Consequence types predicted by Ensembl in the context of transcript structure. The other types shown apply to non-protein coding genes.

User uploaded variations can subsequently be viewed in the context of their location on the Ensembl browser, with each uploaded file given its own track on the browser's location view.

2.2 Ensembl API

The Ensembl API can be installed on any operating system that supports Perl and MySQL, and can be configured to use any combination of local or remote databases. The Ensembl Variation API (Chen et al., 2010; Rios et al., 2010) exists to retrieve variation data such as SNPs, insertions and deletions from Ensembl databases. Entities such as variants are represented as objects, created by adaptors that act as factories for generating specific objects. Example code demonstrating the use of the API to derive consequences for a list of variant positions is shown in Supplementary Figure 1. Documentation on the API is found at http://www.ensembl.org/info/docs/Pdoc/ensembl-variation/index.html.

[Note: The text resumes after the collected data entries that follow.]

$ cat src/lbl_pkg.sv
package lbl_pkg;

   // ----------------------------------------------------------------------
   // Lane geometry and encodings
   // ----------------------------------------------------------------------
   localparam int          LANES          = 4;
   localparam logic [3:0]  LANES_NONE_N   = 4'hF;   // Active-low: no lane asserted.
   localparam logic [3:0]  LANES_ALL_N    = 4'h0;   // Active-low: all four lanes asserted.
   localparam logic [1:0]  WORDS_ONE      = 2'h0;   // Word count field holds words minus one.
   localparam logic [1:0]  OFFSET_ZERO    = 2'h0;

   // Access size of the first word of a transaction.
   typedef enum logic [1:0] {
      LBL_SIZE_BYTE = 2'h0,
      LBL_SIZE_HALF = 2'h1,
      LBL_SIZE_WORD = 2'h2
   } lbl_size_t;

   // Bus unit states, one-hot.
   typedef enum logic [4:0] {
      LBL_IDLE    = 5'h01,   // idle_state
      LBL_ADDRESS = 5'h02,   // address_state
      LBL_DATA    = 5'h04,   // data_state
      LBL_WAIT    = 5'h08,   // wait_state
      LBL_HOLD    = 5'h10    // bus_released_state
   } lbl_state_t;

   // Transaction request from the processor core.
   typedef struct packed {
      logic [29:0] word_addr;    // Word address, byte address bits dropped.
      logic [1:0]  byte_off;     // Byte offset of the first access.
      lbl_size_t   size;         // Size of the first access.
      logic [1:0]  word_count;   // Number of words minus one.
      logic        cacheable;
      logic        write;
   } lbl_req_t;

endpackage : lbl_pkg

Given a variant position, the API retrieves overlapping transcripts from the Ensembl Core database and determines where in the transcript structure the variant falls. If the variant falls within an exon, new codons for each variant allele are derived and compared to the reference codon. The location of the variant relative to regulatory regions is also assessed using the Ensembl Functional Genomics database where available. The results, including amino acid changes and relative positions in the cDNA and peptide sequences, are stored in the resulting transcript variation objects, along with one or more named consequence types.

At present Ensembl provides only a Perl API, but enabled by the open source nature of the project Python (PyCogent, http://pycogent.sourceforge.net/examples/query_ensembl.html; PyGr, http://code.google.com/p/pygr/wiki/PygrOnEnsembl) APIs have been created. As yet, these do not encompass the full scope of Ensembl, and hence do not include consequence prediction functionality.

3 RESULTS

The SNP Effect Predictor tool can be used to quickly and accurately predict the effects of variants on Ensembl-annotated transcripts. Up to 750 variant loci can be uploaded in a file to http://www.ensembl.org/, with the time taken to return results scaling linearly with the number of variants uploaded within a species; calculation time will also vary by species depending on the number of transcripts. A file containing 750 variants in Homo sapiens takes ∼35 s to return results; an equivalent calculation in Danio rerio takes 20 s. Users with more than 750 variants may download a standalone script to run locally that produces identical results. The script can be configured to connect to both the public Ensembl database as well as any combination of local and remote databases. A wider range of input file formats is also supported, including the commonly used pileup variant format.

The provision of a simple web interface to powerful algorithms that transparently process large data volumes is a valuable asset to users without computing expertise, and also to those who need a quick and easy way to retrieve annotation for novel variants. Having this tool integrated with the extensive, rich annotation available on the Ensembl website will facilitate interpretation and analysis of the data.

Direct use of the Ensembl Variation API enables users to incorporate consequence prediction into their variation software and pipelines, providing predicted consequences for an unlimited number of variants. By optimizing code and database access times it is possible to retrieve consequences for 1000 distinct variants in H.sapiens in <30 s; for D.rerio this takes <15 s.

The flexibility of the Ensembl API means that consequences can be predicted for any species with an Ensembl gene set, or using any valid Ensembl database on users' own systems. Using these features in coalition with others in the API enables the creation of advanced pipelines that can produce biologically important information from high-throughput experimental data. Such information is invaluable both as a screening system for variants and as an aid in the study of phenotypically linked variants.

Funding: Wellcome Trust; European Community's Seventh Framework Programme (FP7/2007-2013) under grant agreement number 200754 – the GEN2PHEN project.

Conflict of Interest: none declared.